Thursday, December 13, 2007

Broadband - Securing your WI-FI

Wireless networking is now common place, with many ISP's providing cheap broadband that include a wireless hub as standard. Wireless broadband users enjoy the freedom of being able to surf the internet from any location in their house, from lounging on the sofa to the extreme of 'surfing' on the lavatory (handy if you can't pull yourself away from an online poker tournament!)

Wi-fi can be set up in minutes and it has proved a household luxury that many would not choose to be without.

The average wireless hub is designed to suit the home computing market, so ease of use is a main priority. Most wi-fi products now come ready-to-use, straight out of the box; whilst this is great for the average computer user; the problem is that many won't know how to secure a wireless network.

An unsecured network means that you are at risk from others accessing your network. This could result in either someone close by making use of your internet for free or at worst they could glean information from your wi-fi signal and possibly obtain valuable, personal data.
Steps to Secure your Network

Change your Admin Password on your Wireless Router Manufacturers ship their wireless broadband routers with a default password for initial access. Once you have your wi-fi up and running, the first thing you should do is change your password. To do this, you will need to log in to the router. Your ISP should provide you the instructions on how to do this.

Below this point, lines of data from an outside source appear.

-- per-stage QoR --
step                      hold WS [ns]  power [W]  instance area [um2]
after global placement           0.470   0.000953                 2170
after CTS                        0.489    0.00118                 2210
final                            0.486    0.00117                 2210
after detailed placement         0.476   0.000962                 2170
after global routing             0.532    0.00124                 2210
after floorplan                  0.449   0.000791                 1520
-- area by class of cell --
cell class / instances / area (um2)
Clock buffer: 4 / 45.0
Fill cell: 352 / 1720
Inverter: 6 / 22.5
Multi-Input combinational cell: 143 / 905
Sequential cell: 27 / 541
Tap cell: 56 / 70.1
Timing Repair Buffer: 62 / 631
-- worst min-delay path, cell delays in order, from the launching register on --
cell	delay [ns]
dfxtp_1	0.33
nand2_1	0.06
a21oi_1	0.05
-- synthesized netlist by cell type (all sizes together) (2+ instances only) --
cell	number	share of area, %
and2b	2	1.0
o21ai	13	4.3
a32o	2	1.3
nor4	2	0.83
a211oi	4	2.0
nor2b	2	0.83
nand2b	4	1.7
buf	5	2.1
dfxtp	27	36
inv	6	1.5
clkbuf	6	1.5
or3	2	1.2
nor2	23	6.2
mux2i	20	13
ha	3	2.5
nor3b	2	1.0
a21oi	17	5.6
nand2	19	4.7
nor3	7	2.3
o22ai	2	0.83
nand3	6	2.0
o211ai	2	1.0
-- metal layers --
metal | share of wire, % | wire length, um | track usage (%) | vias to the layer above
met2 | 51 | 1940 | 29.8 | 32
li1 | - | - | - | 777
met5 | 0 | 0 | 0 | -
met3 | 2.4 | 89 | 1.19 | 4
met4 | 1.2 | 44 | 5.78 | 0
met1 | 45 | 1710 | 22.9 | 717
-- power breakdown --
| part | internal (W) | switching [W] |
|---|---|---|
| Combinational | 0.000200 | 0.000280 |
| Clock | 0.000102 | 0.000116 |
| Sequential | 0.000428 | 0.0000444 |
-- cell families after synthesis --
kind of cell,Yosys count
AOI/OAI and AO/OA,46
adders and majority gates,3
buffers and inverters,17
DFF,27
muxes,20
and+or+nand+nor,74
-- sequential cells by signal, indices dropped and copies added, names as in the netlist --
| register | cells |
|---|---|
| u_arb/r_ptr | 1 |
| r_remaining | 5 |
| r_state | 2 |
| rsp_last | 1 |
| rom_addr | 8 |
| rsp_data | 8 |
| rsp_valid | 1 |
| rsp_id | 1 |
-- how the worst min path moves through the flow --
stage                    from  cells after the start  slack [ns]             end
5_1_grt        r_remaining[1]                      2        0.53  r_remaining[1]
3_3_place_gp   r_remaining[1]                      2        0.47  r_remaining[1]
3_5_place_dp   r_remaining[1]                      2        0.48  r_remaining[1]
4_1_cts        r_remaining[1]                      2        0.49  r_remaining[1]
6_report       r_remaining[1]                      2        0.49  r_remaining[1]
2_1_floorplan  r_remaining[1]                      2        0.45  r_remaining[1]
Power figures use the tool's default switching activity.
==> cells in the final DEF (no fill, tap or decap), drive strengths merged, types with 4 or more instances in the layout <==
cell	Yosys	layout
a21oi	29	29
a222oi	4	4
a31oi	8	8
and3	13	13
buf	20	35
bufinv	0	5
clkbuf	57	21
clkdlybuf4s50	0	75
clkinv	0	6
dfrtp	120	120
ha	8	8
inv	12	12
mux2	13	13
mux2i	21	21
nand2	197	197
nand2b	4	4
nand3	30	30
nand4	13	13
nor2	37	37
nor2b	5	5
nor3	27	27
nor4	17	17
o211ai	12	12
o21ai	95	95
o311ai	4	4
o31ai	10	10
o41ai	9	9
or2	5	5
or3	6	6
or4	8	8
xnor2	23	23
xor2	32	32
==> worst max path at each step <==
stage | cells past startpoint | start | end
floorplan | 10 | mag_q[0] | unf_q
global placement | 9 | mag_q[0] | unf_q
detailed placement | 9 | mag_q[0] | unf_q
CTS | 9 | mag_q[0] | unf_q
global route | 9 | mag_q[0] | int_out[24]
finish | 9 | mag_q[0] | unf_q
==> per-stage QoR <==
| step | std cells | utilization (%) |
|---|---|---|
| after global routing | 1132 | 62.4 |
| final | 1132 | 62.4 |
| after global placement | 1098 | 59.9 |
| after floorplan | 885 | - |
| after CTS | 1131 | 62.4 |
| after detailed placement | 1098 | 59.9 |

Turn Off SSID Broadcasting Your wireless LAN will continuously broadcast your network name, or SSID (Service Set Identifier). This makes it convenient when connecting to your LAN, because you don't have to know you network name, but this will also make your network visible to anyone within your network range. If you turn off SSID broadcasting, this will make you invisible to your neighbours and anyone else who might happen to be passing by.

Change WEP for WPA WEP (Wired Equivalent Privacy) establishes security by encrypting data transmitted over the wireless computer network. The problem with WEP is that it's a weak form of security that uses a common 60 or 108 bit key that is shared among all the devices on the network to encrypt the wireless data. Hackers are bale to crack WEP keys with the help of software that is readily available on the internet. WPA (Wi-Fi Protected Access) is an improvement over WEP as it provides strong data protection by using 128-bit encryption keys and dynamic session keys that help guarantee stronger privacy and security.

Install a Firewall A firewall acts as a barrier from the outside world that either blocks or allows information to pass through to your computer.

It only takes a small amount of time and a little amount of knowledge to ensure that your wireless broadband connection is secure.